At the Worldwide Developer Conference currently underway in San Fransisco, Apple unveiled some of the new features coming in Mac OS X Server 10.6, Snow Leopard. Of course the new release gets the same improvements as the client version, but in addition to those, there are a few server-specific features underway too.First of all, ZFS read and write support will be included in Snow Leopard Server. ZFS is a “128-bit ZFS file system, which includes advanced features such as storage pooling, data redundancy, automatic error correction, dynamic volume expansion, and snapshots”.

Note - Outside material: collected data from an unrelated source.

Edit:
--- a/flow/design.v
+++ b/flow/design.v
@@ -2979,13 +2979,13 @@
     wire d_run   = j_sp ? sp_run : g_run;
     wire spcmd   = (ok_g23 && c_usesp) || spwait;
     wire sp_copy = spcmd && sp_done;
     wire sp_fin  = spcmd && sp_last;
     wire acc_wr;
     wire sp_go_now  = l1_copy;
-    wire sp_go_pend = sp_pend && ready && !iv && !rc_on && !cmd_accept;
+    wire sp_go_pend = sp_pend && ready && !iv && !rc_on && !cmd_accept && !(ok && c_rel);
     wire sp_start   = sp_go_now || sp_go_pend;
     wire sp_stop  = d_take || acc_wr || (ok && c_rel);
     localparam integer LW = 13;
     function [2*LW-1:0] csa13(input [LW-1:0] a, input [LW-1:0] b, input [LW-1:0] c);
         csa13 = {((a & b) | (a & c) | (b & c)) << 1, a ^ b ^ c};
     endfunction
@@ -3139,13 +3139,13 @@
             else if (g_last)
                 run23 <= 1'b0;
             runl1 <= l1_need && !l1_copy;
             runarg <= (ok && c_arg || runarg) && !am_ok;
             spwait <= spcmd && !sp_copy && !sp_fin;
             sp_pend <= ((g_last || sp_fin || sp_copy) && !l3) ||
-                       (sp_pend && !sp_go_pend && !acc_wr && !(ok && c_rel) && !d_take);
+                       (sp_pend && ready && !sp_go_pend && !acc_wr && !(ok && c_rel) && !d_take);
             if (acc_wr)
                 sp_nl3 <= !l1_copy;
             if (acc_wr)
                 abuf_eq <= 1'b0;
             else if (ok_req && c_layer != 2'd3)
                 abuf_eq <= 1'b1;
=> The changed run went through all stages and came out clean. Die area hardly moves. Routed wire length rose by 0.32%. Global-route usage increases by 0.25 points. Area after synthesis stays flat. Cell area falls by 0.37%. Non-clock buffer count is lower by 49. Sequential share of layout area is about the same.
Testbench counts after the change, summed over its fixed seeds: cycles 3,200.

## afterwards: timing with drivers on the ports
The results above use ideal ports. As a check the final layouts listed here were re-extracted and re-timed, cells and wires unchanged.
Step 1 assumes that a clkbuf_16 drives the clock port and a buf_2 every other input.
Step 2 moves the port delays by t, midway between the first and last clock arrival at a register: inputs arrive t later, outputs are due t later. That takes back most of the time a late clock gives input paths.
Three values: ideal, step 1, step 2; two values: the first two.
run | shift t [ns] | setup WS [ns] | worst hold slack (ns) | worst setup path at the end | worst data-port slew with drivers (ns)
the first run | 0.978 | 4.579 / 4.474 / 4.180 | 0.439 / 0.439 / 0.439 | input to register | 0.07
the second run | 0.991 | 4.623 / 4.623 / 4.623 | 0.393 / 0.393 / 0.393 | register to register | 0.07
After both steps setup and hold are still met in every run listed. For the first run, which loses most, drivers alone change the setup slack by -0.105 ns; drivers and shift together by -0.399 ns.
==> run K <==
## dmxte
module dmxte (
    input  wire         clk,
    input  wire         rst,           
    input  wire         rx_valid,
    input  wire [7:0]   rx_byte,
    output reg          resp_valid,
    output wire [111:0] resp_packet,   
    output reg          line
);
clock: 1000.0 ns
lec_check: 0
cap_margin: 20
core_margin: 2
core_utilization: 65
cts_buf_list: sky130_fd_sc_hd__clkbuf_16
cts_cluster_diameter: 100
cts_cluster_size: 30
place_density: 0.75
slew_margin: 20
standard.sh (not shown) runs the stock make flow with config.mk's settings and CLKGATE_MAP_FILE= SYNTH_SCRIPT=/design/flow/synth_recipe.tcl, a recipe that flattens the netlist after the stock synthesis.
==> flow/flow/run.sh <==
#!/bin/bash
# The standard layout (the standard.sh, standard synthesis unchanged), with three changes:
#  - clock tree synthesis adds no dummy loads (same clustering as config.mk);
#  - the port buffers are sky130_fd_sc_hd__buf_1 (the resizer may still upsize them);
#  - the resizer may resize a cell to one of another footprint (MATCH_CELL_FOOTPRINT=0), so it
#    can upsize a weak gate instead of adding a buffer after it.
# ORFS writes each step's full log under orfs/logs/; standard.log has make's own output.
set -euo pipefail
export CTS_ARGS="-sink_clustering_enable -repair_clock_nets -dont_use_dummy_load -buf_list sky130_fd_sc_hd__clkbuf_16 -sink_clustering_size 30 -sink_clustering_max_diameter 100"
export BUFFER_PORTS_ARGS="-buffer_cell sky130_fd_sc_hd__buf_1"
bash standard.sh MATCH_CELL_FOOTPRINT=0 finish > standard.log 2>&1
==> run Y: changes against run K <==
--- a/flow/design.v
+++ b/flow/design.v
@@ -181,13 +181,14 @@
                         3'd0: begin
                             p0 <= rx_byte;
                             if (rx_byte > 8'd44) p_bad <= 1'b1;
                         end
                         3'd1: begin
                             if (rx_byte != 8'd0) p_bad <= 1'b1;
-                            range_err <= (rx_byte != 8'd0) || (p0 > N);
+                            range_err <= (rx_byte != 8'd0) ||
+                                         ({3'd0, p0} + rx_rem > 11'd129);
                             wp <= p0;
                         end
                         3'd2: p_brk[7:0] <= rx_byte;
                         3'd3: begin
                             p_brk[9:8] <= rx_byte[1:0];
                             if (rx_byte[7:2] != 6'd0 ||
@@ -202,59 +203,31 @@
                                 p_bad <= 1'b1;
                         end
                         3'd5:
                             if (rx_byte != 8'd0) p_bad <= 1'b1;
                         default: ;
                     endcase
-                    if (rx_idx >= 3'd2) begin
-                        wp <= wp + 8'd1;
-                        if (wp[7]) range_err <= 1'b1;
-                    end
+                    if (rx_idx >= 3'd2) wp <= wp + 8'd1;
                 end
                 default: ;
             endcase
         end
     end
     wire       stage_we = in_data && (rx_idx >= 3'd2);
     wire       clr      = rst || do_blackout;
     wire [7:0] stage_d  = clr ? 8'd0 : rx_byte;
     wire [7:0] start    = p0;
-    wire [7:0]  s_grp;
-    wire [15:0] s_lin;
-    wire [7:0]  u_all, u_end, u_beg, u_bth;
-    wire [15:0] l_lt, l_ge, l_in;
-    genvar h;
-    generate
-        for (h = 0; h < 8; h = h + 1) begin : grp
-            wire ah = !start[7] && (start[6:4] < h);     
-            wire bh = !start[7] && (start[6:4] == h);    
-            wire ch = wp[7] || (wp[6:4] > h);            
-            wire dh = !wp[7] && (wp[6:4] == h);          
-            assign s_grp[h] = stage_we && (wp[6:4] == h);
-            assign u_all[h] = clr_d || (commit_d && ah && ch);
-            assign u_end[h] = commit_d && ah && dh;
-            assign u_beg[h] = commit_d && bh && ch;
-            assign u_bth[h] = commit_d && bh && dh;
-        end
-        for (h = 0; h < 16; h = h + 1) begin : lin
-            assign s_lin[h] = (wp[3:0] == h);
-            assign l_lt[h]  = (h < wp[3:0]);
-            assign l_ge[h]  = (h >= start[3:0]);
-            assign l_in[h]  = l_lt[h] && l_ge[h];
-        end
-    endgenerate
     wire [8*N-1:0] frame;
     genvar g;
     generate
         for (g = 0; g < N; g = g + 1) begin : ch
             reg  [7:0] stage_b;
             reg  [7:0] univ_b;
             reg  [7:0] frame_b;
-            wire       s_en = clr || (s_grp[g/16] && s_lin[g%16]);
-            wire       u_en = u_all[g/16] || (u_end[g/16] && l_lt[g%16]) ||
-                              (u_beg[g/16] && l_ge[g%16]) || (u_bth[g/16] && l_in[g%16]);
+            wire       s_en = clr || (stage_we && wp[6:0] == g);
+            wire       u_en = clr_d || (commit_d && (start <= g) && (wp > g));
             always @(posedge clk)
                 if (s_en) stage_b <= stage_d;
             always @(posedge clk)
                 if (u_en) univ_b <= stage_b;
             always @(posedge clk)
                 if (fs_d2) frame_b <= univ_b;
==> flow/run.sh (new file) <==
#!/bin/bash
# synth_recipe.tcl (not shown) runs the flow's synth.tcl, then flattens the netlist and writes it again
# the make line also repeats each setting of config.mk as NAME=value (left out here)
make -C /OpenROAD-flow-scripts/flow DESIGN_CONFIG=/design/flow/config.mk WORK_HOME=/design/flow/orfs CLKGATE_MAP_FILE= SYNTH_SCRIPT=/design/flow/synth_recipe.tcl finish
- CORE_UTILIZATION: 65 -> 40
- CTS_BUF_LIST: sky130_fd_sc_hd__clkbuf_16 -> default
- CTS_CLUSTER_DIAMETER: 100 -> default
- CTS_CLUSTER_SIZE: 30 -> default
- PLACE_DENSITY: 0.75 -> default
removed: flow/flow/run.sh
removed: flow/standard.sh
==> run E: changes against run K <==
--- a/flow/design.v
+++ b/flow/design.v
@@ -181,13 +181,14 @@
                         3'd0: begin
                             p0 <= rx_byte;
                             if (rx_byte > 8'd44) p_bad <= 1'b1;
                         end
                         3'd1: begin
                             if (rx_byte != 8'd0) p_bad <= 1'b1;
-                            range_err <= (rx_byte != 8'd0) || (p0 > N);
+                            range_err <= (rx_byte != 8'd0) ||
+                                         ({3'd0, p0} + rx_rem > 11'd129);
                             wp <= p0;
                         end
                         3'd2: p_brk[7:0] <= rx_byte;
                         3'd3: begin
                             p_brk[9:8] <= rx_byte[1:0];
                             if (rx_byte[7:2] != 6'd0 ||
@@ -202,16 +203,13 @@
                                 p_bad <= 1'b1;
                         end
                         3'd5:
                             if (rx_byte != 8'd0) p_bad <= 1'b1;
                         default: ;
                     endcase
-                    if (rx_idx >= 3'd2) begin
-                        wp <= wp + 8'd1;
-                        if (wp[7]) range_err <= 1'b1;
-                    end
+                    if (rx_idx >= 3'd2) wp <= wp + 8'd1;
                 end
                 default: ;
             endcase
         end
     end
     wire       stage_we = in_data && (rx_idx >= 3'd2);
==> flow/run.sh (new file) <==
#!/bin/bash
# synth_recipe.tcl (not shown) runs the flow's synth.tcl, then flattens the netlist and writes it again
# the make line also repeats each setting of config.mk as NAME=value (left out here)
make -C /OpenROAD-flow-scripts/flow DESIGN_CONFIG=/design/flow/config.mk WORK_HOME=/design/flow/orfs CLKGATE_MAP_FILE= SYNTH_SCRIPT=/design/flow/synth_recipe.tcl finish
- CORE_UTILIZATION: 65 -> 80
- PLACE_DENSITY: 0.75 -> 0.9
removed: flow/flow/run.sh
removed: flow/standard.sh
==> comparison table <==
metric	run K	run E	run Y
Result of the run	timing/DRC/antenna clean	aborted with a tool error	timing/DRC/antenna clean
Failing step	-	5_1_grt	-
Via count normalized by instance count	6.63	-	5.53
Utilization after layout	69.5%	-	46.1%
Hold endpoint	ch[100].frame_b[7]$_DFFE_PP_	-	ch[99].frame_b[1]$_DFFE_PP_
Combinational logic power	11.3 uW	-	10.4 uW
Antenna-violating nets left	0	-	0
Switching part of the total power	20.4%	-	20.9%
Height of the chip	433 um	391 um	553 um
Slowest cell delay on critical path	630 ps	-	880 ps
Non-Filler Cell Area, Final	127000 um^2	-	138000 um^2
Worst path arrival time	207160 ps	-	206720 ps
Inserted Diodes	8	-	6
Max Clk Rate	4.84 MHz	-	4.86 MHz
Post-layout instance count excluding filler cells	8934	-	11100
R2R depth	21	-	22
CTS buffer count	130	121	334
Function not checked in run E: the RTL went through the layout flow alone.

In addition, Snow Leopard will get new versions of iCal Server, Podcast Server, Mail Server, and Address Book Server. Snow Leopard will also include better and expanded collaboration tools and more elaborate remote access options, including a push notifications server that works outside of your firewall.
But they STILL haven’t answered if PowerPC is going to be supported or not! I’ve got a Quad 2.5GHz PowerMac G5 and don’t feel its time for it to retire, does Apple?

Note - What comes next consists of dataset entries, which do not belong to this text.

From an optimization exercise on the open Yosys and OpenROAD flow, aimed at small area, a short achievable clock period and few clock cycles per item; shortcuts taken in it are not production practice.
Only simulation tests tie the RTL to the original design; equivalence was not proved.
No driver is modelled on the clock port, so clocking that relies on it looks cheaper here than on a real chip.
No activity file was given, so power comes from the tool's default toggle rates.

**design/flow/flow/run.sh**
```bash
#!/bin/bash
# Standard ORFS layout, with the port buffers made of sky130_fd_sc_hd__buf_1 instead of
# the buffer buffer_ports would pick by itself; the input port buffers are then made
# sky130_fd_sc_hd__buf_4 after global placement (flow/post_gp.tcl).
set -euo pipefail
export BUFFER_PORTS_ARGS="-buffer_cell sky130_fd_sc_hd__buf_1"
export POST_GLOBAL_PLACE_TCL="$(pwd)/flow/post_gp.tcl"
bash standard.sh synth > synth.log 2>&1
bash standard.sh > layout.log 2>&1
```
**design/flow/flow/post_gp.tcl**
```tcl
# Give the input ports a stronger buffer than the output ports: each input fans out
# to many cells, each output drives only its pin's load.
set n 0
foreach inst [get_cells input*] {
  if { [get_property $inst ref_name] == "sky130_fd_sc_hd__buf_1" } {
    replace_cell $inst sky130_fd_sc_hd__buf_4
    incr n
  }
}
puts "post_gp.tcl: resized $n input buffers to buf_4"
```
**design/flow/standard.sh**
```bash
#!/bin/bash
# synth_recipe.tcl (not shown) runs the flow's synth.tcl, then flattens the netlist and writes it again
# the make line also repeats each setting of config.mk as NAME=value (left out here)
make -C /OpenROAD-flow-scripts/flow DESIGN_CONFIG=/design/flow/config.mk WORK_HOME=/design/flow/orfs CLKGATE_MAP_FILE= SYNTH_SCRIPT=/design/flow/synth_recipe.tcl "${@:-finish}"
```
**design/flow/config.mk**
```make
export PLATFORM = sky130hd
export DESIGN_NAME = quik_frame_parser
export DESIGN_NICKNAME = quik_frame_parser
export VERILOG_FILES = /design/flow/design.v
export SDC_FILE = /design/flow/constraint.sdc
export NUM_CORES = 4
export LEC_CHECK = 0
export CAP_MARGIN = 20
export CORE_MARGIN = 2
export CORE_UTILIZATION = 40
export SETUP_SLACK_MARGIN = 5
export SLEW_MARGIN = 20
```
**design/flow/constraint.sdc**
```tcl
create_clock -name core_clock -period 10.0 [get_ports {clk}]
set_input_delay 2.0000 -clock core_clock [delete_from_list [all_inputs] [get_ports {clk}]]
set_output_delay 2.0000 -clock core_clock [all_outputs]
set_load 0.01 [all_outputs]
```
This is an optimization exercise on Yosys and OpenROAD, whose aim is small area, a short achievable clock period and few clock cycles, not a production implementation. RTL that was checked went through simulation tests only; none was proved equivalent to the original. Power and IR drop assume default switching activity.

## old
==> flow/design.v (excerpt) <==
module rps_serial_core (
    input  wire       clk,
    input  wire       rst,         
    input  wire       drv_ready,   
    input  wire [7:0] in_port,     
    input  wire [9:0] dist_mm,     
    input  wire       tick,        
    input  wire       rx_valid,
    input  wire [7:0] rx_data,
    output wire       rx_ready,
    output wire       tx_valid,
    output wire [7:0] tx_data,
    input  wire       tx_ready,
    output wire [7:0] out_port     
);
For scale: roughly 4,800 cells after synthesis, ~2,300 flip-flops, about 50 I/O pins, ~59,000 um^2 of cells after synthesis.
clock: 110.0 ns
lec_check: 0
abc_area: 1
cap_margin: 20
core_margin: 2
core_utilization: 65
cts_buf_list: sky130_fd_sc_hd__clkbuf_8
cts_cluster_diameter: 45
cts_cluster_size: 20
place_density: 0.75
slew_margin: 20
standard.sh (not shown) runs the stock make flow with config.mk's settings and CLKGATE_MAP_FILE= SYNTH_SCRIPT=/design/flow/synth_recipe.tcl, a recipe that flattens the netlist after the stock synthesis.
==> flow/flow/run.sh <==
#!/bin/bash
# Standard layout, with faster cells for the port buffers.
set -euo pipefail
cd "$(dirname "$0")/.."
export BUFFER_PORTS_ARGS="-buffer_cell sky130_fd_sc_hd__buf_4"
bash standard.sh finish > standard.log 2>&1
For new, these inputs were changed with respect to old:
--- a/flow/design.v
+++ b/flow/design.v
@@ -766,21 +766,22 @@
             endcase
         end
     end
     wire adv_out = ~txv | tx_ready;
     always @(posedge clk) begin
         if (rst) begin
-            txv <= 1'b0; sbv <= 1'b0;
+            txv <= 1'b0; sbv <= 1'b0; txd <= 8'd0;
         end else if (adv_out) begin
             txv <= sbv | push;
             sbv <= 1'b0;
         end else if (push)
             sbv <= 1'b1;
-        if (adv_out) begin
+        if (!rst && adv_out) begin
             if (sbv)       txd <= sb;
             else if (push) txd <= pbyte;
-        end else if (push)
+        end
+        if (!adv_out && push)
             sb <= pbyte;
     end
     assign tx_valid = txv;
     assign tx_data  = txd;
 endmodule
Notes after the runs:
For the count of clock-net buffers in the final layout, new came in about 8% lower than old did. Comparing old and new, length of routed wiring on met1 is lower on old. Status: fraction of synthesized cell area in xor and xnor cells parity (new, old). new vs old, slowest stage cell on the critical path: dfxtp_1 vs edfxtp_1. new vs old: antenna diode count up in new. met2 usage in global routing sits lower in new than in old. For the worst slack on hold paths, new came in 0.0066 ns lower than old did. old vs new, launching instance or port of the critical path: txd[6] vs txd[5]. | worst endpoint required time | new vs old | ≈ equal |. Via count: old vs new, no meaningful difference. new finished every stage and its layout cleared the timing, DRC and antenna checks. Between old and new, first-pass GRT wire length is lower for old, new comes in above that. Summary — pin slew with the least headroom to its limit, new relative to old: lower, by 0.10 ns. On area of the die, old loses to new. new leaves less setup margin than old.
Testbench counts of new, summed over its fixed seeds: cycles 23,256.
No functional check of the RTL was part of old.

I think a better way of looking at things is does your G5 meet your requirements? Does Snow Leopard offer anything that would make you more productive to the point where a hardware upgrade would be a good idea?
Screenshots show all applications, minus BootCamp to be Universal.
It’s likely the PowerPC G5 series are the last of the PowerPC machines to be supported, even if they can’t support the full 64-bit address space.
They probably won’t answer the question until the last minute when they learn it for themselves.
The PowerPC 970 (G5 in Apple parlance) does support both 32-bit and 64-bit Power ISA, so there shouldn’t be any technical reasons why they couldn’t. Supporting both 32-bit and 64-bit is actually quite a bit simpler on the 970, as it is able to switch between those modes on the fly.
Plus, 10.5 all ready supports a 64-bit Power runtime for userland, and so 10.6 just seems to be bringing 64-bit to the kernel as well.
Yes, the 970 and 970FX support both ISAs but they also support a 42-bit address space.
So it seems ZFS is now official for Mac OS X server, is this the case for Snowleopard too?
… and nobody hears it. Does it exist?
I wonder if you’ll be able to boot into ZFS? I further wonder if they will manage to make it to where a ZFS partition can be your primary partition?
Can storage be removed from a Z pool without risking data integrity such as an external hard drive?
Can ZFS be used with meta-data tagging or even a WinFS type metadata system?
You probably shouldn’t put internal and external drives into the same pool. I saw a slide claiming that the ability to remove disks will (finally) appear in Solaris in September. You’ll be able to remove a disk as long as the free space in the pool is larger than the size of the disk.
ZFS supports extended attributes; it’s no BeFS but AFAIK it’s better than HFS+.
Wonder if Apple will finally make 10.6 server installable on off the shelf Intel / AMD hardware. I like the Mac server but don’t want to buy a Mac just for that. But I would buy the OS if I can put in on an HP or Dell server.
That would be sweet.
Also with all this 64 Bit talk, wonder how that is going to affect 32 bit apps. Is it going to be like some other 64 Bit OS’s where it’s all or nothing. Or will they have a run time like Rosetta that will allow 32 bit apps to run?